Source data
───

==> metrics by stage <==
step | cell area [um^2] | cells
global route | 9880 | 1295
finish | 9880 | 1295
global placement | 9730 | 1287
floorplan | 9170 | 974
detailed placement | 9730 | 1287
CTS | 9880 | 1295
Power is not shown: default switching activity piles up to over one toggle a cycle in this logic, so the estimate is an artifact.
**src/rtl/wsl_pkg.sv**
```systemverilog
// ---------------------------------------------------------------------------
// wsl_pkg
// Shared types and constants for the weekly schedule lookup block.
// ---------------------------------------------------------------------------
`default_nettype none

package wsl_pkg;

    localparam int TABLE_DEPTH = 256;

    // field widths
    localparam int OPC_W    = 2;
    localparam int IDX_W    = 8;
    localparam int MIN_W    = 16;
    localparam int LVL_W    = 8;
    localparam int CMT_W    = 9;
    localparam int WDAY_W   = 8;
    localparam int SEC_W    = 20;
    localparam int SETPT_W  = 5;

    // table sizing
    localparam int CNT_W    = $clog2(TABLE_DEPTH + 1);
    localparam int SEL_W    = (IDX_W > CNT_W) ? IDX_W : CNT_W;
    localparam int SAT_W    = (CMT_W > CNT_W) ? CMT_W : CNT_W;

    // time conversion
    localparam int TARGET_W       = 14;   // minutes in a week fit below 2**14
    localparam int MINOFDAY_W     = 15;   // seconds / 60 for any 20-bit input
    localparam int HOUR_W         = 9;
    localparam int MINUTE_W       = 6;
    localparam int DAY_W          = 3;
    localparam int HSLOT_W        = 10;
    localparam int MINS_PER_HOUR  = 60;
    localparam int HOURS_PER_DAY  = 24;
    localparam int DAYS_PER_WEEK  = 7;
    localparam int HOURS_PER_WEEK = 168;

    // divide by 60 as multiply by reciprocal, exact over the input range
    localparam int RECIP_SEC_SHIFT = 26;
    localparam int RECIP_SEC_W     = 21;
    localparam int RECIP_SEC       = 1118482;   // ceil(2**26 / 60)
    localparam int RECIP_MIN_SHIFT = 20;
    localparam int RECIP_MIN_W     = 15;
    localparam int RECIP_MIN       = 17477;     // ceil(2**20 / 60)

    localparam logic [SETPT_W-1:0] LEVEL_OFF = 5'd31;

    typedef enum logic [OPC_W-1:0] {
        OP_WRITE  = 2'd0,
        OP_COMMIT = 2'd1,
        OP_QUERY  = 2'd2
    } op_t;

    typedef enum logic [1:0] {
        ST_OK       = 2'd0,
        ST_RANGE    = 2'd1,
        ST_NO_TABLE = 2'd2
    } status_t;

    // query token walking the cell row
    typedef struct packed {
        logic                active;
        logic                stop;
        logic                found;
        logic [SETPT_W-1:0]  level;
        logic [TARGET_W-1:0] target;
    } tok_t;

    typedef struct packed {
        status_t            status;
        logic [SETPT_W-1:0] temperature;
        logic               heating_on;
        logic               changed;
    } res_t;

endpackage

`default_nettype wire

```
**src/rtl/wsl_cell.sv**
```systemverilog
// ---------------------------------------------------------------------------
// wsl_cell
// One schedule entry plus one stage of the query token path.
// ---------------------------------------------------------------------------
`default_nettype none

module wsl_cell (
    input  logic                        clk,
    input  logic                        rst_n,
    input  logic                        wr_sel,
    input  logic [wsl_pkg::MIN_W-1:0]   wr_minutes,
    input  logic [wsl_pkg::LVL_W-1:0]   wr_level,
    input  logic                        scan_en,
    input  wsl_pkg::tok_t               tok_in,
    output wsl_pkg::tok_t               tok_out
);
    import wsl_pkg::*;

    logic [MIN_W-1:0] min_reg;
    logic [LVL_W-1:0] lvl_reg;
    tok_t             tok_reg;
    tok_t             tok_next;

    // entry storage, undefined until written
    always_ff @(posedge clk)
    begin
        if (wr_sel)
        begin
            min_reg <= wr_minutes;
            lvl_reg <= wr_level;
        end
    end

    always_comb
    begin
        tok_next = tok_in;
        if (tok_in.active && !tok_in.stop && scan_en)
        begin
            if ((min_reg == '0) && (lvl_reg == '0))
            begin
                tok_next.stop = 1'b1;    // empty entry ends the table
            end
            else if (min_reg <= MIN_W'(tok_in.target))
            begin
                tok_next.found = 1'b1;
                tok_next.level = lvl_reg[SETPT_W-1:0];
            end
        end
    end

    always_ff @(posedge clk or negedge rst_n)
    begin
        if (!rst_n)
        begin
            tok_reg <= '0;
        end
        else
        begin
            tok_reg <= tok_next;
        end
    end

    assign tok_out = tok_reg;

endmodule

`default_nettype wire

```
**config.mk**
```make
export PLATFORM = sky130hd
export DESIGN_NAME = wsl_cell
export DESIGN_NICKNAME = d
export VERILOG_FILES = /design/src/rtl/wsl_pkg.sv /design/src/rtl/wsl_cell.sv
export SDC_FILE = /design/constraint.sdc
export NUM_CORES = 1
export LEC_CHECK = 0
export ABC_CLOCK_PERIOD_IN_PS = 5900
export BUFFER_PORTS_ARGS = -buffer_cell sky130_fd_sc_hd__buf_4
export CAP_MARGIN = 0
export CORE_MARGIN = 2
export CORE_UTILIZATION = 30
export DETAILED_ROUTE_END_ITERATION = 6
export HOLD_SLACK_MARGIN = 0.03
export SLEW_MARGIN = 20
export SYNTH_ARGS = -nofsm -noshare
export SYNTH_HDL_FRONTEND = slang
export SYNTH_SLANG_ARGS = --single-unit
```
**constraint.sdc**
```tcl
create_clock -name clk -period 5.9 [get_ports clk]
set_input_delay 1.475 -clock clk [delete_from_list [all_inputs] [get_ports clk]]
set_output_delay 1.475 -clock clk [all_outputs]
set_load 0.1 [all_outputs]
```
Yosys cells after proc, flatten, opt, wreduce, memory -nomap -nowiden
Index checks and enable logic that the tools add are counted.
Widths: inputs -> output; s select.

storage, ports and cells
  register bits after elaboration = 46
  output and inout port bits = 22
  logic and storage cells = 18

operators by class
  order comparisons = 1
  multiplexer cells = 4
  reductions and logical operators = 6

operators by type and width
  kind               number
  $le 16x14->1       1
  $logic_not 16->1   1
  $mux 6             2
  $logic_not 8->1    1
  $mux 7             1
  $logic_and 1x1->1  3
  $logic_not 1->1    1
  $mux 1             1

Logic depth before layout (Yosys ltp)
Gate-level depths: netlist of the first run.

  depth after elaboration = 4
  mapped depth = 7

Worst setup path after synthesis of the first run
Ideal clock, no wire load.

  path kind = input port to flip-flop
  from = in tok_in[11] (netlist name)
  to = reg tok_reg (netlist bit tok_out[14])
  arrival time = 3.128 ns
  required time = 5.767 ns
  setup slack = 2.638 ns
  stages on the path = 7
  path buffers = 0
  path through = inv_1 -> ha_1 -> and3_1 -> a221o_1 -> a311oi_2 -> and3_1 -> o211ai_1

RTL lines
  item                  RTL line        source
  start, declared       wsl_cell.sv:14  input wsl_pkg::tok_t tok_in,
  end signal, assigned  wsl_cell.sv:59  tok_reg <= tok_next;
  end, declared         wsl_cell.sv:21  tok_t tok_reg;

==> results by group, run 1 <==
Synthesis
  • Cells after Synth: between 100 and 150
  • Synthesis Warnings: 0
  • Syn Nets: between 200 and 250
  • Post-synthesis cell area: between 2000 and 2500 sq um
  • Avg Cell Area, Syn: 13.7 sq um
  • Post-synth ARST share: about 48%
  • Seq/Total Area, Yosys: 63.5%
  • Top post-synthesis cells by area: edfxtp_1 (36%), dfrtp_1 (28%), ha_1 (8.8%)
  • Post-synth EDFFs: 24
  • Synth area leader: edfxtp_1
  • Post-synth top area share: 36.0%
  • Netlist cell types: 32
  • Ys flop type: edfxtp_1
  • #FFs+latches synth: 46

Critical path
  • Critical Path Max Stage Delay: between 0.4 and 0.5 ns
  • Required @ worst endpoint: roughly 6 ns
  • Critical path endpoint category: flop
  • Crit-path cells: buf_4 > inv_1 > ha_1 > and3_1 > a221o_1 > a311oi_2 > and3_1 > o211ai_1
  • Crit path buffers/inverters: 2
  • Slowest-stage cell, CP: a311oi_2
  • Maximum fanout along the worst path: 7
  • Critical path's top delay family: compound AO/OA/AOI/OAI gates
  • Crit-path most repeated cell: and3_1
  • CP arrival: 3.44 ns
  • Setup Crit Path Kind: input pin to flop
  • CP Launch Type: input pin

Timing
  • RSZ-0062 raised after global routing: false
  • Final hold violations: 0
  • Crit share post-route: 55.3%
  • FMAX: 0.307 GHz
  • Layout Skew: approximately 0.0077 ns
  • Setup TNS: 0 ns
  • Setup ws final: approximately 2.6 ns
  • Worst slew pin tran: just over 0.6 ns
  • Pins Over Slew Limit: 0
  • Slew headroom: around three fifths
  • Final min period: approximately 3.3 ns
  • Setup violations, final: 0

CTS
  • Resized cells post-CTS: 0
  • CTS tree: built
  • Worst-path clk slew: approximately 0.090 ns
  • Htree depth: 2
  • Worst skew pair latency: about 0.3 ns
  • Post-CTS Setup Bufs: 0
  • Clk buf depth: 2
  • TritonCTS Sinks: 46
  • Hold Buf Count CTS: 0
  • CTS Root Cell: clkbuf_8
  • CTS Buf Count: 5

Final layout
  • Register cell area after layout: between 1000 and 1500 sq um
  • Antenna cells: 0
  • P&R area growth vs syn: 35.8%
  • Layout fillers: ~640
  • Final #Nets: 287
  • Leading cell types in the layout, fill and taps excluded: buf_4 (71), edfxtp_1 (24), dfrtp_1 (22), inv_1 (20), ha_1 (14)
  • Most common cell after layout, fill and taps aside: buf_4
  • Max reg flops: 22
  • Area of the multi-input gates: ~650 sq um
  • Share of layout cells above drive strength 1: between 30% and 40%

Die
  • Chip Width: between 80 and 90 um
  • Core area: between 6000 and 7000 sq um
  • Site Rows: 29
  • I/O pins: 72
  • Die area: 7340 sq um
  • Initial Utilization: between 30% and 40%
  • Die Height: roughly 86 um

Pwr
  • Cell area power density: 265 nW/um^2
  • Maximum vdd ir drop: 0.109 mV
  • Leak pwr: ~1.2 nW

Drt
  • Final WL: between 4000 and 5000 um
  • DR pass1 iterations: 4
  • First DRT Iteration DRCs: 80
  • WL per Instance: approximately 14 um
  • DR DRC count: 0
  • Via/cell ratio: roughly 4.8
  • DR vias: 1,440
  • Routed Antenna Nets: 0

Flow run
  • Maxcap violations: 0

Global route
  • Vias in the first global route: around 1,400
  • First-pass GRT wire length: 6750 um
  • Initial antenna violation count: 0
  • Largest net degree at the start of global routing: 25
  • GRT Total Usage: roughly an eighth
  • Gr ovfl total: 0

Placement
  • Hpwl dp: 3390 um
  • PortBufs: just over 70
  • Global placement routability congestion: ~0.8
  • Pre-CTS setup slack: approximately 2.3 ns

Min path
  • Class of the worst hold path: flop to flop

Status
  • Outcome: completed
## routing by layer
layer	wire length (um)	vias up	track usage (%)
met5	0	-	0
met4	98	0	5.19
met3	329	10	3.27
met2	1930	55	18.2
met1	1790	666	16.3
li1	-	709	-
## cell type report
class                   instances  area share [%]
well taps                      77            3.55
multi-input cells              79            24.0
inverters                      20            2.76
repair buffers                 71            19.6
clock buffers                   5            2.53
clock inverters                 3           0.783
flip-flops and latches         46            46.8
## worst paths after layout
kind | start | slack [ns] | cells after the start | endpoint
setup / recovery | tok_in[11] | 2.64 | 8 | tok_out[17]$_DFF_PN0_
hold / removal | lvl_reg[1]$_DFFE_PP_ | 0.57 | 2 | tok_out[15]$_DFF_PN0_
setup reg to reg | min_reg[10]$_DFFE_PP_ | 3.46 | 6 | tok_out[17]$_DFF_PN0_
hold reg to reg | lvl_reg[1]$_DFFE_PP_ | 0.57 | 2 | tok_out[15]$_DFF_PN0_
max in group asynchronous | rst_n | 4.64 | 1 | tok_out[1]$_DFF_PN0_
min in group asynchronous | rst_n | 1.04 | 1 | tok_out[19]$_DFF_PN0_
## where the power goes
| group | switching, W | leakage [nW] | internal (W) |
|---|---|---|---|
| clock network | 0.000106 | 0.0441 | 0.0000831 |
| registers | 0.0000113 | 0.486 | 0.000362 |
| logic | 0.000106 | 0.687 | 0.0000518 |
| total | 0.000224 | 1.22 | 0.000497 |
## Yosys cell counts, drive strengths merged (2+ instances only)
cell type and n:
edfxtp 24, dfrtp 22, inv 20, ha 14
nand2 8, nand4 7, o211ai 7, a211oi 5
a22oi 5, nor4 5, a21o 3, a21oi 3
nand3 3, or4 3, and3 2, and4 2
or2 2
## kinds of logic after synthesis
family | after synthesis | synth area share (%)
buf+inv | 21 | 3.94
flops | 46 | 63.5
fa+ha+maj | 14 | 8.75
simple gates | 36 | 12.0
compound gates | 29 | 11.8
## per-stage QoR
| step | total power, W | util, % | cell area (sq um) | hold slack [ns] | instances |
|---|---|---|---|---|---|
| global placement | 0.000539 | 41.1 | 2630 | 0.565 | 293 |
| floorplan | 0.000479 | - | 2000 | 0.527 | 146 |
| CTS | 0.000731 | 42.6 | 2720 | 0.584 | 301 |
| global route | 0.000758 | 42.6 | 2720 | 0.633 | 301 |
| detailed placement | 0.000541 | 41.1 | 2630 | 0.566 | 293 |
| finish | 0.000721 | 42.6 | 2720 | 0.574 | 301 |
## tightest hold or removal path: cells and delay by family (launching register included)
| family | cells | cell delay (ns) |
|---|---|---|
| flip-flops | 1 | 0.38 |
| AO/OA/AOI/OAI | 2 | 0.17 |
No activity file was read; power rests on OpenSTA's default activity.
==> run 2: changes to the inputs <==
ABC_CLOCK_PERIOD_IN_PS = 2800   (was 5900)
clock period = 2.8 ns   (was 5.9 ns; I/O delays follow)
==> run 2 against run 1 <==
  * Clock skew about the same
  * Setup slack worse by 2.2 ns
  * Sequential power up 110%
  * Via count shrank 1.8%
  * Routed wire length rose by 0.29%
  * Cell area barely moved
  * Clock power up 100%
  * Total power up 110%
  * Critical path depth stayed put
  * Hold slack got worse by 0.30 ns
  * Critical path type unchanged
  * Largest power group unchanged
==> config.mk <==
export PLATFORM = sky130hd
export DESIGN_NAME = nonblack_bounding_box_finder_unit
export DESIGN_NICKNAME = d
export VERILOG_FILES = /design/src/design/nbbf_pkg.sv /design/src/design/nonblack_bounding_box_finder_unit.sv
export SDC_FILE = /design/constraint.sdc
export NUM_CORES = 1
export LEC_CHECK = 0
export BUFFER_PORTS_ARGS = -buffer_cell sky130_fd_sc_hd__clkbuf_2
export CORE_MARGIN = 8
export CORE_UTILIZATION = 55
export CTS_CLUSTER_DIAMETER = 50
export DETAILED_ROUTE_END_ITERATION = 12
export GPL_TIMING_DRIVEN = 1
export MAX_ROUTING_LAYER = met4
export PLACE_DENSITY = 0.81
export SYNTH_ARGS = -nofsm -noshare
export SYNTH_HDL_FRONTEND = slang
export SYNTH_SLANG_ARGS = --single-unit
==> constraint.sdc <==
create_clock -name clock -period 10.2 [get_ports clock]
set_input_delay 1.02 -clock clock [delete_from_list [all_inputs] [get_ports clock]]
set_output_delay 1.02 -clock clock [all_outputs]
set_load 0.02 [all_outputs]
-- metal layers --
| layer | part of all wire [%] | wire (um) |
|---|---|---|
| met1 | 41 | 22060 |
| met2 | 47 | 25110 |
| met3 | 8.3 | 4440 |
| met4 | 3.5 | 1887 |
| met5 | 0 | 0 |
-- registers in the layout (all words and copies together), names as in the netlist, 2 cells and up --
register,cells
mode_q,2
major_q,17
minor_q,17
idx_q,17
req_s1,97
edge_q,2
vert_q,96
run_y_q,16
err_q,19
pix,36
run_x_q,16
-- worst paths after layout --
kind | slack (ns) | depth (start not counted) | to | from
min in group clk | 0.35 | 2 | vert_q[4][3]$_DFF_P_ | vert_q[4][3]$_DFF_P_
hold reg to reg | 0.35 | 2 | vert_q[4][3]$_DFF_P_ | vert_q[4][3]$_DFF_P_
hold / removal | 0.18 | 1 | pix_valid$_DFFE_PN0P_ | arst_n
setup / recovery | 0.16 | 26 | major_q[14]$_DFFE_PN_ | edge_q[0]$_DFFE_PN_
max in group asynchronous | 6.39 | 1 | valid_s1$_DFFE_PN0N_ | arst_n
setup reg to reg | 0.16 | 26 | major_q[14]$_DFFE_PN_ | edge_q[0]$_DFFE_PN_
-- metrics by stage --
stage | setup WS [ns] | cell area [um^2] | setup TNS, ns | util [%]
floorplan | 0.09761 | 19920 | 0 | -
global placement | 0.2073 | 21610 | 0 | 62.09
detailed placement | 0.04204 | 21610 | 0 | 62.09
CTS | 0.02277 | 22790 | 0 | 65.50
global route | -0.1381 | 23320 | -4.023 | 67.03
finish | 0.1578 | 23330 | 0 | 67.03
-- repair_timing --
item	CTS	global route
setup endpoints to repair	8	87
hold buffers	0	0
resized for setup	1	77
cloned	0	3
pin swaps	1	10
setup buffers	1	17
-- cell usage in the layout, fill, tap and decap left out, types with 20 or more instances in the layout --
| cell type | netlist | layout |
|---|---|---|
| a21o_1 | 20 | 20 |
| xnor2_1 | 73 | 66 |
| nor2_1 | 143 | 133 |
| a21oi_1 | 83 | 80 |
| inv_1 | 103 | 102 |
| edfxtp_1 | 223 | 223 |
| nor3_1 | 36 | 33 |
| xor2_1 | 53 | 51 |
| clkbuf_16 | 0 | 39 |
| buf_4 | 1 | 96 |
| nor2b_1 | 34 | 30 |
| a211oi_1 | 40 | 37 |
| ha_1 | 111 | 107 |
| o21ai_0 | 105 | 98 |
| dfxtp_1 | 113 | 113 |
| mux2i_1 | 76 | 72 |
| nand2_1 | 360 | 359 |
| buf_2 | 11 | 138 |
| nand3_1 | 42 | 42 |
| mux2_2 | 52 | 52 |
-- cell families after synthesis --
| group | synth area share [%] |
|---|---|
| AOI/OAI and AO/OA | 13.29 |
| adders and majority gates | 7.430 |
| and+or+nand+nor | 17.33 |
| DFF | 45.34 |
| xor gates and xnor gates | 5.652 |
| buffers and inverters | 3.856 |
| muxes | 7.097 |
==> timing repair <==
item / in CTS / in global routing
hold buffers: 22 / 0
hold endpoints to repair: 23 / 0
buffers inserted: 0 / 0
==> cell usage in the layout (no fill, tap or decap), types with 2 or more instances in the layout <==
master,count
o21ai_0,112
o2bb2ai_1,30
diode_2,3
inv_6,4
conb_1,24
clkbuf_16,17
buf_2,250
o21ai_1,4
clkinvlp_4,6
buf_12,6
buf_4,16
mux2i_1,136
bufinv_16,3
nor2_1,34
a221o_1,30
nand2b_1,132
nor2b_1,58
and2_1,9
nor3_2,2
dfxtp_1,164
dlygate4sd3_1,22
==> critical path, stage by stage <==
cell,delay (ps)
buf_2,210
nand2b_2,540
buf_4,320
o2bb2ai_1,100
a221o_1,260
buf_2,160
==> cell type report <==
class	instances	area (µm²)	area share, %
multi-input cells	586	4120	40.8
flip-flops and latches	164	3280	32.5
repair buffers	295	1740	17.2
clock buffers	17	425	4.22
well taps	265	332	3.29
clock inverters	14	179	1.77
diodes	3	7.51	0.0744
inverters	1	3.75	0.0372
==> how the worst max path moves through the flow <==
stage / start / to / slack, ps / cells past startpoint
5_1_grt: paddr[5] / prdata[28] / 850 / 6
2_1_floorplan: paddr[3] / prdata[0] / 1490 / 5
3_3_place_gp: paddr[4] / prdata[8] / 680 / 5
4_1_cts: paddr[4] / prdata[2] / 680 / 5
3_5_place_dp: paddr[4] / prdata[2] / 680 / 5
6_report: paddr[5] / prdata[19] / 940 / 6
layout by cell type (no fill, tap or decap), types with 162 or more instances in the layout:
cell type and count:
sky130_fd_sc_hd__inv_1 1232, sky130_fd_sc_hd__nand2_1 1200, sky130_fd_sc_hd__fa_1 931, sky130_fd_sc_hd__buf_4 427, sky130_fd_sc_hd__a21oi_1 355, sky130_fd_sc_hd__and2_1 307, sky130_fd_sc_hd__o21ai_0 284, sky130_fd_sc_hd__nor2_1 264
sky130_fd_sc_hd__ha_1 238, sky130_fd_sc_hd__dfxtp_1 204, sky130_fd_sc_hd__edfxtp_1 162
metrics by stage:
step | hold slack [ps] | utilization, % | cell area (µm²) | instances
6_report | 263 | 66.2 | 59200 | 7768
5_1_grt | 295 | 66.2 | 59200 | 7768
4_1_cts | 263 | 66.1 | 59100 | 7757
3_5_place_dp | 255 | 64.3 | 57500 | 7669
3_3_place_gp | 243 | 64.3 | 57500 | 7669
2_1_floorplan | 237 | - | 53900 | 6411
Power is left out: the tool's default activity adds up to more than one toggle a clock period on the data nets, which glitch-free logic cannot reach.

───

What you are asked to do
Show all of the lines above in which "decap" is present.

Exercise answer
-- cell usage in the layout, fill, tap and decap left out, types with 20 or more instances in the layout --
==> cell usage in the layout (no fill, tap or decap), types with 2 or more instances in the layout <==
layout by cell type (no fill, tap or decap), types with 162 or more instances in the layout:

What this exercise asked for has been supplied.